*Your task:*
Word for word, transcribe the data below from the line with "12 | 18.3 |" to the line with "10 | 10.3 |", keeping both of those lines.

(Saved data entries)
--- START ---
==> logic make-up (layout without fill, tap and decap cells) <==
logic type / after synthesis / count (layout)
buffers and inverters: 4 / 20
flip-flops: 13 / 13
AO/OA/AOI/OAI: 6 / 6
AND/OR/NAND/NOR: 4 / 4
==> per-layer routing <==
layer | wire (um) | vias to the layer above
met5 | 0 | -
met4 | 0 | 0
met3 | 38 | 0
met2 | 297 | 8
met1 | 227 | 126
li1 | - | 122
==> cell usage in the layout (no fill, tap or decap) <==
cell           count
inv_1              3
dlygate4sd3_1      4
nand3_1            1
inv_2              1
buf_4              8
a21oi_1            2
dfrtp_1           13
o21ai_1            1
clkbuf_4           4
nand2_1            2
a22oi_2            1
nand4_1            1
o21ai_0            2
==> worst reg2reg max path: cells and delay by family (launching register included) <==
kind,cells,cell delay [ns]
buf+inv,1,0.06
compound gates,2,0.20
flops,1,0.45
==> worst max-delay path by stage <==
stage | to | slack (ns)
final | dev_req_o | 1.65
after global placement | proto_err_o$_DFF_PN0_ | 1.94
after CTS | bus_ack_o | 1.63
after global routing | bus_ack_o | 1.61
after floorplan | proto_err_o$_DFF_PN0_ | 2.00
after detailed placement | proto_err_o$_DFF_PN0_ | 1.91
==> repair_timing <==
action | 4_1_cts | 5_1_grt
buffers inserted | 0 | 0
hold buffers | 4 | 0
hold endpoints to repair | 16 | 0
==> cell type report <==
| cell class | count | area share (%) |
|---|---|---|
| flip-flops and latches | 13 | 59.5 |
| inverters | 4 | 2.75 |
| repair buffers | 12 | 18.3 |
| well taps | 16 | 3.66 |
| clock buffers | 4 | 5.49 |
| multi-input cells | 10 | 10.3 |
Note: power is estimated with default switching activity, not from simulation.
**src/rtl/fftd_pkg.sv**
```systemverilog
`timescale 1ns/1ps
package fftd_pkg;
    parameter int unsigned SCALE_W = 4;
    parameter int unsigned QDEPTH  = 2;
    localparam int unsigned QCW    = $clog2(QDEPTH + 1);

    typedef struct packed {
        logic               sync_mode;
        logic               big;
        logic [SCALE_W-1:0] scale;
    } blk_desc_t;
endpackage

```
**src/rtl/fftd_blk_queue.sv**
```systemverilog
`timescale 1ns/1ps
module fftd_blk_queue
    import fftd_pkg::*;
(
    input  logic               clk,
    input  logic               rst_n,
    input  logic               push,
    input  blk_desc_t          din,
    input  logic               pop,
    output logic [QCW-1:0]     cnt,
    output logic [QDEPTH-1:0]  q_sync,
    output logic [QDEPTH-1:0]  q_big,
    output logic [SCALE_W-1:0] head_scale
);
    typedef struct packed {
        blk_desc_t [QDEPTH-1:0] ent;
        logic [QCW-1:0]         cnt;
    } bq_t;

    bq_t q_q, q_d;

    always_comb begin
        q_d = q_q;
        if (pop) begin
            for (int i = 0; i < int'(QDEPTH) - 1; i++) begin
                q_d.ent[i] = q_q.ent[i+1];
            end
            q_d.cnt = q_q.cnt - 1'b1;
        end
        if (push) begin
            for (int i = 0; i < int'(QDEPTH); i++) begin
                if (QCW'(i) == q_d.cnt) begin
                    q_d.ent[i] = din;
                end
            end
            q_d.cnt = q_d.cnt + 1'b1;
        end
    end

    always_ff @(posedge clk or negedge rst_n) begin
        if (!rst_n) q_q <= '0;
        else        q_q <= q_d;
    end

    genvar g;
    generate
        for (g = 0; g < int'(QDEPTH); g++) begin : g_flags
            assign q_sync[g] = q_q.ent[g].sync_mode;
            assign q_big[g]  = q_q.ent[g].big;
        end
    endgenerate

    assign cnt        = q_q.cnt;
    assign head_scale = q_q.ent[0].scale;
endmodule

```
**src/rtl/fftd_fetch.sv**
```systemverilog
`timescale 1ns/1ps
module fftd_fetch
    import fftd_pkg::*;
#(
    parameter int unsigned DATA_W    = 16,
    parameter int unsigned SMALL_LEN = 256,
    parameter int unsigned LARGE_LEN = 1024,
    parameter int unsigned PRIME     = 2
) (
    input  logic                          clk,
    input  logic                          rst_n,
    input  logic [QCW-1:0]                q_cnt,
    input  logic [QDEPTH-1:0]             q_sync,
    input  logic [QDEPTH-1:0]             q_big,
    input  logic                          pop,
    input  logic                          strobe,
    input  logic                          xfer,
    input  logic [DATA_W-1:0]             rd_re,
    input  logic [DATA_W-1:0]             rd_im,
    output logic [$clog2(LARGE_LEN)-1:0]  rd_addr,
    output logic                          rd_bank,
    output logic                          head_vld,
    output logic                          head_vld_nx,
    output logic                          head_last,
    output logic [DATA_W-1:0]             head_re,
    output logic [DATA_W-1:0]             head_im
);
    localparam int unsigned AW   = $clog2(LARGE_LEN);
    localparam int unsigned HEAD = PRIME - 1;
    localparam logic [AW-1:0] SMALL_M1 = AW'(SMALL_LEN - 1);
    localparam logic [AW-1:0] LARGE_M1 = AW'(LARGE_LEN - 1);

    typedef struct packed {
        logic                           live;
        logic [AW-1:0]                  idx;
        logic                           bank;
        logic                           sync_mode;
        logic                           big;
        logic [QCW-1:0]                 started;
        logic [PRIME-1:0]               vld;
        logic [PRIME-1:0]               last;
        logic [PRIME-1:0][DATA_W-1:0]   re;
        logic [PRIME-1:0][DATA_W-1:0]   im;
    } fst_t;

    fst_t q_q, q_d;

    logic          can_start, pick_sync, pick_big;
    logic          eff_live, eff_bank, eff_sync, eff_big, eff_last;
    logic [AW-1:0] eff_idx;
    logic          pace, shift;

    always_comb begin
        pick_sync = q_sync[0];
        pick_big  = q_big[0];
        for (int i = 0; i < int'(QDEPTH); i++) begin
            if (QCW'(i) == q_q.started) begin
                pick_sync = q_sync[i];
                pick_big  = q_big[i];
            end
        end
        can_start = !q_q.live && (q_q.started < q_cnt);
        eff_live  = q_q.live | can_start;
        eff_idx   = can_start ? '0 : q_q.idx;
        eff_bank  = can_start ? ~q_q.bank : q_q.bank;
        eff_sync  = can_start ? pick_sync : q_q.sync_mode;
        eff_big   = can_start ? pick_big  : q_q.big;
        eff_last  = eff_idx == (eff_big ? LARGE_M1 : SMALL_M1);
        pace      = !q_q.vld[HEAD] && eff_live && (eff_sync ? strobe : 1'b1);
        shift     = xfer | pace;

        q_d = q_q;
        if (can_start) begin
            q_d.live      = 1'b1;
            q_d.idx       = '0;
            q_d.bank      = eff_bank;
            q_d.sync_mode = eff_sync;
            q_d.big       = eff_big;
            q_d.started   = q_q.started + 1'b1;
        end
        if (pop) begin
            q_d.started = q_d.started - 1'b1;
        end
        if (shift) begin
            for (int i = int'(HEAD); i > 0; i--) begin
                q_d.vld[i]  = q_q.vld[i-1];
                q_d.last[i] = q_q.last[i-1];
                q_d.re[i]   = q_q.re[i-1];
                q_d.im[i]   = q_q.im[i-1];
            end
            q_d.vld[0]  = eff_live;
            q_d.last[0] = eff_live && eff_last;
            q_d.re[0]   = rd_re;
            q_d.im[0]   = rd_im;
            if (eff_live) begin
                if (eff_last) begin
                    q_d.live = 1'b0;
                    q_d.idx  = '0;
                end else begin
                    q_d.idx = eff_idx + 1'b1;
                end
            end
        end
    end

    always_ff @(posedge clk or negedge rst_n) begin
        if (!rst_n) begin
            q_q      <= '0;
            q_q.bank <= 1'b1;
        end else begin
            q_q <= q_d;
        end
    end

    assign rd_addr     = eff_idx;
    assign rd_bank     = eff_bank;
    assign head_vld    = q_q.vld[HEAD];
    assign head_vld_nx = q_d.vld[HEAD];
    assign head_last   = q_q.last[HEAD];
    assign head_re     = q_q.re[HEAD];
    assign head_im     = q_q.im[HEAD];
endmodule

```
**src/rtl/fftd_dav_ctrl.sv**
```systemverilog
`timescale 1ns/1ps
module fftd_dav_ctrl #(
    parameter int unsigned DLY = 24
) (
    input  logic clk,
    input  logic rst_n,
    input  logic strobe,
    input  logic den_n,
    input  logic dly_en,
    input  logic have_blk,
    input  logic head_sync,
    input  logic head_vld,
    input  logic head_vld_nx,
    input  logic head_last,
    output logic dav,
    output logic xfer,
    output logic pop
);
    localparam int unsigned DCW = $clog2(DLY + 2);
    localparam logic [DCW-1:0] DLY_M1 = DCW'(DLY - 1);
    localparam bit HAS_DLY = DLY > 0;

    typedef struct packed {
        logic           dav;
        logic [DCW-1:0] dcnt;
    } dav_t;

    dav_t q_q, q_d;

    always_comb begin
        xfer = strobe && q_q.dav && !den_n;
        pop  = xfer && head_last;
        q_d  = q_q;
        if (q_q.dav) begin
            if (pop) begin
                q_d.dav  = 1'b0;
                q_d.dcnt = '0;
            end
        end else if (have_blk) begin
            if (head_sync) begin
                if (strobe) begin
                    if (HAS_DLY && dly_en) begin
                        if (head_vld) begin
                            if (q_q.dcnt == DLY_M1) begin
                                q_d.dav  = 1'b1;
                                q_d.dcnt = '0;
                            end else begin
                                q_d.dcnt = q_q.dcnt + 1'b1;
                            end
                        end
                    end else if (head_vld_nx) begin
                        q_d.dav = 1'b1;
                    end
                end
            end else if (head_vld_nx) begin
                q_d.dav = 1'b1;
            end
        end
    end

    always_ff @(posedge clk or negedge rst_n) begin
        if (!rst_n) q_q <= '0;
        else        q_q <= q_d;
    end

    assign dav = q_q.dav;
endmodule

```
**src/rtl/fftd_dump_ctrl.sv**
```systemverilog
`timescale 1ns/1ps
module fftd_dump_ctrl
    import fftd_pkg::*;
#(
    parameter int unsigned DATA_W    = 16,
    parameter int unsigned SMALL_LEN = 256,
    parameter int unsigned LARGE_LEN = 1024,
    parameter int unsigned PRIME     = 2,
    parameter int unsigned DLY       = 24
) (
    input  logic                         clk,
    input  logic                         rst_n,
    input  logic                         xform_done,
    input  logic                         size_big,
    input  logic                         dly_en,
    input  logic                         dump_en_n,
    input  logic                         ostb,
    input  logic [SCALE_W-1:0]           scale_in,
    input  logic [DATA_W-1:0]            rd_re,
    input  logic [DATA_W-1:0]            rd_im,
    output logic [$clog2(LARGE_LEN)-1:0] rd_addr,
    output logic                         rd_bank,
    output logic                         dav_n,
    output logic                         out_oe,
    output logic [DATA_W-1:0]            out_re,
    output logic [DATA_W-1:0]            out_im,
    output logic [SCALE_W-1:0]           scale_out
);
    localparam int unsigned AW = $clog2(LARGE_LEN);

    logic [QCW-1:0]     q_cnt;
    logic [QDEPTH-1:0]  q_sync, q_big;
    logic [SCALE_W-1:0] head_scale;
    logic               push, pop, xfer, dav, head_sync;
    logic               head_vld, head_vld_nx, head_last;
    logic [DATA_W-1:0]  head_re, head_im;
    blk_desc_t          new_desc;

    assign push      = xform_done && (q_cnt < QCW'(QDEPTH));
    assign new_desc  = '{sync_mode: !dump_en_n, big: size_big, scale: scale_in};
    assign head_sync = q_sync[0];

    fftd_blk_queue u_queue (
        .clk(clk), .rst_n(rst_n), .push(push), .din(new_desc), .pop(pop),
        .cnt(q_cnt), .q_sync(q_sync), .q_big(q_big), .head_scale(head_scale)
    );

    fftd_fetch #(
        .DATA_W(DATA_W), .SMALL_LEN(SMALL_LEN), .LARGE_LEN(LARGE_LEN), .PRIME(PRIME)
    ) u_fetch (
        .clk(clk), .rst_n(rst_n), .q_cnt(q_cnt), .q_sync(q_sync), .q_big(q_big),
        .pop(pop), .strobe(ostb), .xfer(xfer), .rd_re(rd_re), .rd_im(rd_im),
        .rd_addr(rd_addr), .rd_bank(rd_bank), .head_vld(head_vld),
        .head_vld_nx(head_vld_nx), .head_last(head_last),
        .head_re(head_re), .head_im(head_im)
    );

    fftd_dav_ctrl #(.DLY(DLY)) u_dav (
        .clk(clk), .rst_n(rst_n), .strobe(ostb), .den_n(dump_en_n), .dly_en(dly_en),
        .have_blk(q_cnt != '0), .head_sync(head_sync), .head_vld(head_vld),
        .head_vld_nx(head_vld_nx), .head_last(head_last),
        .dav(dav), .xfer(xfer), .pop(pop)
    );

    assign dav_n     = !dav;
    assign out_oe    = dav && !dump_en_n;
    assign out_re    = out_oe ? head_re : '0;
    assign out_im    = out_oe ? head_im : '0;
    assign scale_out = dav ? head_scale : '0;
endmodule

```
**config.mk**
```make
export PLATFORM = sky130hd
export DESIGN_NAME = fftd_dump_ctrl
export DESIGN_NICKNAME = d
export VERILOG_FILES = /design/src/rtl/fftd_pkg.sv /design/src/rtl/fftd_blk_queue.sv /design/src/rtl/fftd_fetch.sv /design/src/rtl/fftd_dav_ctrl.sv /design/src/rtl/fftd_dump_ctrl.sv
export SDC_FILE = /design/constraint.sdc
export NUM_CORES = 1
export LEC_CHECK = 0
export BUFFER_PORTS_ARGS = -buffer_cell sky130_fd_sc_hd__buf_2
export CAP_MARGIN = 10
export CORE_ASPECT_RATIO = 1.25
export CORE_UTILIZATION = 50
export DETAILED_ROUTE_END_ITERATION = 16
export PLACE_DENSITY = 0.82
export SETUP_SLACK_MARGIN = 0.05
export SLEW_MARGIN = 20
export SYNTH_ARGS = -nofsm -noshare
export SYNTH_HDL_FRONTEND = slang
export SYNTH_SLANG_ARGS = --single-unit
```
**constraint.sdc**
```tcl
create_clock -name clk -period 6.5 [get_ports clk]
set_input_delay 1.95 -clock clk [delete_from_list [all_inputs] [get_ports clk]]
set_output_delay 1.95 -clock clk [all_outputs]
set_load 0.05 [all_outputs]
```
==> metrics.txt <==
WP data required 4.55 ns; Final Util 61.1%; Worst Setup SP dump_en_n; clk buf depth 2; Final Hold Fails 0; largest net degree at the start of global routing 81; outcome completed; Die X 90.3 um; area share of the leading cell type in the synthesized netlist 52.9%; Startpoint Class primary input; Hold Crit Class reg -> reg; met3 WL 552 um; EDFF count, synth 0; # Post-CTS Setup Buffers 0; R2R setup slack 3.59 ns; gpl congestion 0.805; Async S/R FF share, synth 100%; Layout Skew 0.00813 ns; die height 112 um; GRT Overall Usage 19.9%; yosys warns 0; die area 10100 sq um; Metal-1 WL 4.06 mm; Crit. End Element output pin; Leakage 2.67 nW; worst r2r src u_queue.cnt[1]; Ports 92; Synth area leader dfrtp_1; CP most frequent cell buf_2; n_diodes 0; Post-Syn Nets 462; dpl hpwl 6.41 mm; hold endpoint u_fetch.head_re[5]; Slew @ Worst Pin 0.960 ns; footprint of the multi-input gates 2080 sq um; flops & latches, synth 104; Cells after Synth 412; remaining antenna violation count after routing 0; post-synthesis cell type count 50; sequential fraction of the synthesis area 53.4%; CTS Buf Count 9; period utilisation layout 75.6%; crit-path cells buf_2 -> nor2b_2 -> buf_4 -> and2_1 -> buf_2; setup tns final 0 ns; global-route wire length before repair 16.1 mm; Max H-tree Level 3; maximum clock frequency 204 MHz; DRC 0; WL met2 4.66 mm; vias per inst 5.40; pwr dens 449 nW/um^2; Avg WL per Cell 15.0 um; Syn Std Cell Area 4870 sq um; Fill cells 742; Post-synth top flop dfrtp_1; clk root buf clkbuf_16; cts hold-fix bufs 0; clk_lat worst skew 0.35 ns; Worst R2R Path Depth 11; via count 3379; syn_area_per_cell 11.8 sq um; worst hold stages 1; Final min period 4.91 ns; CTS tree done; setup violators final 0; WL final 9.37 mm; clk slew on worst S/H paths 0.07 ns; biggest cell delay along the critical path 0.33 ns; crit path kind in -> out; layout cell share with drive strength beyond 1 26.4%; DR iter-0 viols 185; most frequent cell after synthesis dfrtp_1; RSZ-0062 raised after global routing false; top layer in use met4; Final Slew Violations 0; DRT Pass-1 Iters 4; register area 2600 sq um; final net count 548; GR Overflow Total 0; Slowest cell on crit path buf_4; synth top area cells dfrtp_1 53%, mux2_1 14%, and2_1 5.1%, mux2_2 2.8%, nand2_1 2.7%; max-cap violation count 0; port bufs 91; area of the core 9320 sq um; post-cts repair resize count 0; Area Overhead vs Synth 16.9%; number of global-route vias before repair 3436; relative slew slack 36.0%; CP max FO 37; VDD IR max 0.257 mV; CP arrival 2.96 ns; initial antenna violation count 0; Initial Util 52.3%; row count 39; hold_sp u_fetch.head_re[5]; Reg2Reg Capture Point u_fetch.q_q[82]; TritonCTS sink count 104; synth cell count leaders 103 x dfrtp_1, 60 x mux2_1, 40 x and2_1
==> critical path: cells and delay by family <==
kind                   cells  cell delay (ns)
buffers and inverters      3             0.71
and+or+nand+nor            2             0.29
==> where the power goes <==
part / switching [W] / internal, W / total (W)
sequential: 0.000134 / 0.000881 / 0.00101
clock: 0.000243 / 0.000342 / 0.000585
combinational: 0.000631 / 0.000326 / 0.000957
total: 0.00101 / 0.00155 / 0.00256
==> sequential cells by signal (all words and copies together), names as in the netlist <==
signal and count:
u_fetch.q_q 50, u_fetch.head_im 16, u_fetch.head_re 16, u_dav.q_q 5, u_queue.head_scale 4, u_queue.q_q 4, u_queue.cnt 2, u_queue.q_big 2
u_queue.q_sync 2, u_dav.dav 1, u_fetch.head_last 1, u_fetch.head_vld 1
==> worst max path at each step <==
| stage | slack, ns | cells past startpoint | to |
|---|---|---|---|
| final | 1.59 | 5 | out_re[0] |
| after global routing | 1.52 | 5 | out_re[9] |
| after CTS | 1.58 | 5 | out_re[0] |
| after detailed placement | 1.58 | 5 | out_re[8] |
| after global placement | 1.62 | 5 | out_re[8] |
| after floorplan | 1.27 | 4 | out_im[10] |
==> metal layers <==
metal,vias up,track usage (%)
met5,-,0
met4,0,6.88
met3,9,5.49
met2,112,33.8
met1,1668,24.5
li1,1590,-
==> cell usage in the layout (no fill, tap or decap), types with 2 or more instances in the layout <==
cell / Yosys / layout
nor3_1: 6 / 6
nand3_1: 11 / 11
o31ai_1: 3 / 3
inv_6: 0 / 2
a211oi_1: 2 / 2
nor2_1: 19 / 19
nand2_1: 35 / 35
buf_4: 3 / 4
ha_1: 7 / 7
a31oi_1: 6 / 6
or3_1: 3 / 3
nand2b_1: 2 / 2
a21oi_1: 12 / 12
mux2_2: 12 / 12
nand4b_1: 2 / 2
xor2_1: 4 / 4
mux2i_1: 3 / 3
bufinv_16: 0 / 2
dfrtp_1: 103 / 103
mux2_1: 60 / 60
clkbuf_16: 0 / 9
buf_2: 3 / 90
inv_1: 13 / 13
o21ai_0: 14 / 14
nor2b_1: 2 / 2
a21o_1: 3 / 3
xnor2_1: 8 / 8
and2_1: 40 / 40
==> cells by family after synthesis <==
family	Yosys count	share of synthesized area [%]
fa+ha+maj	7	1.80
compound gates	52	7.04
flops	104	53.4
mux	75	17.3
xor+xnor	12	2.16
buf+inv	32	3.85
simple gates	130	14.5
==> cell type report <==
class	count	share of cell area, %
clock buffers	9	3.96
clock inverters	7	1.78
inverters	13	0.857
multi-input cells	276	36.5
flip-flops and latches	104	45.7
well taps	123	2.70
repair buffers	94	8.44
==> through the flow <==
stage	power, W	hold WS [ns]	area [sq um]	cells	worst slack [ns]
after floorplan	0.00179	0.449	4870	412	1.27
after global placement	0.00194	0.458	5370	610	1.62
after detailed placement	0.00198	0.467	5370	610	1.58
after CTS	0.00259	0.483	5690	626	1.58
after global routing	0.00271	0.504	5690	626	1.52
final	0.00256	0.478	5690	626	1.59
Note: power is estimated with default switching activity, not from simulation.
--- END ---
--- START ---
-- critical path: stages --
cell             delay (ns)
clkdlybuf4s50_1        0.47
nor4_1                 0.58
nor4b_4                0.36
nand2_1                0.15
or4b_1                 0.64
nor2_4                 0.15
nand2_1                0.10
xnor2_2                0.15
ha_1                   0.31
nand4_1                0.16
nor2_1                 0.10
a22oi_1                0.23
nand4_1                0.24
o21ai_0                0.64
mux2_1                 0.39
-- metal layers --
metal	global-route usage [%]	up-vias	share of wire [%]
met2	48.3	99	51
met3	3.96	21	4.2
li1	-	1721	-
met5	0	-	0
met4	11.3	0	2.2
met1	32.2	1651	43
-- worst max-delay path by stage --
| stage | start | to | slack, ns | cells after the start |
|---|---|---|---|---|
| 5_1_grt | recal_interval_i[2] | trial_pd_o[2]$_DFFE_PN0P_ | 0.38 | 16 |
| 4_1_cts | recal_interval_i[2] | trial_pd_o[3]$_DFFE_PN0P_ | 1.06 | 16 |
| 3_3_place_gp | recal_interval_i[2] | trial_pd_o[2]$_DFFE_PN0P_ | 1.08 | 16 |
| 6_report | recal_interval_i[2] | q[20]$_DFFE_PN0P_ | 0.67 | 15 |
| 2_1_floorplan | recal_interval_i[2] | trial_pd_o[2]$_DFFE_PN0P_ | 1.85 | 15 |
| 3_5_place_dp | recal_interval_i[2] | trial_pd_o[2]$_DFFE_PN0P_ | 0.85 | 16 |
--- END ---
*Result for this task:*
| repair buffers | 12 | 18.3 |
| well taps | 16 | 3.66 |
| clock buffers | 4 | 5.49 |
| multi-input cells | 10 | 10.3 |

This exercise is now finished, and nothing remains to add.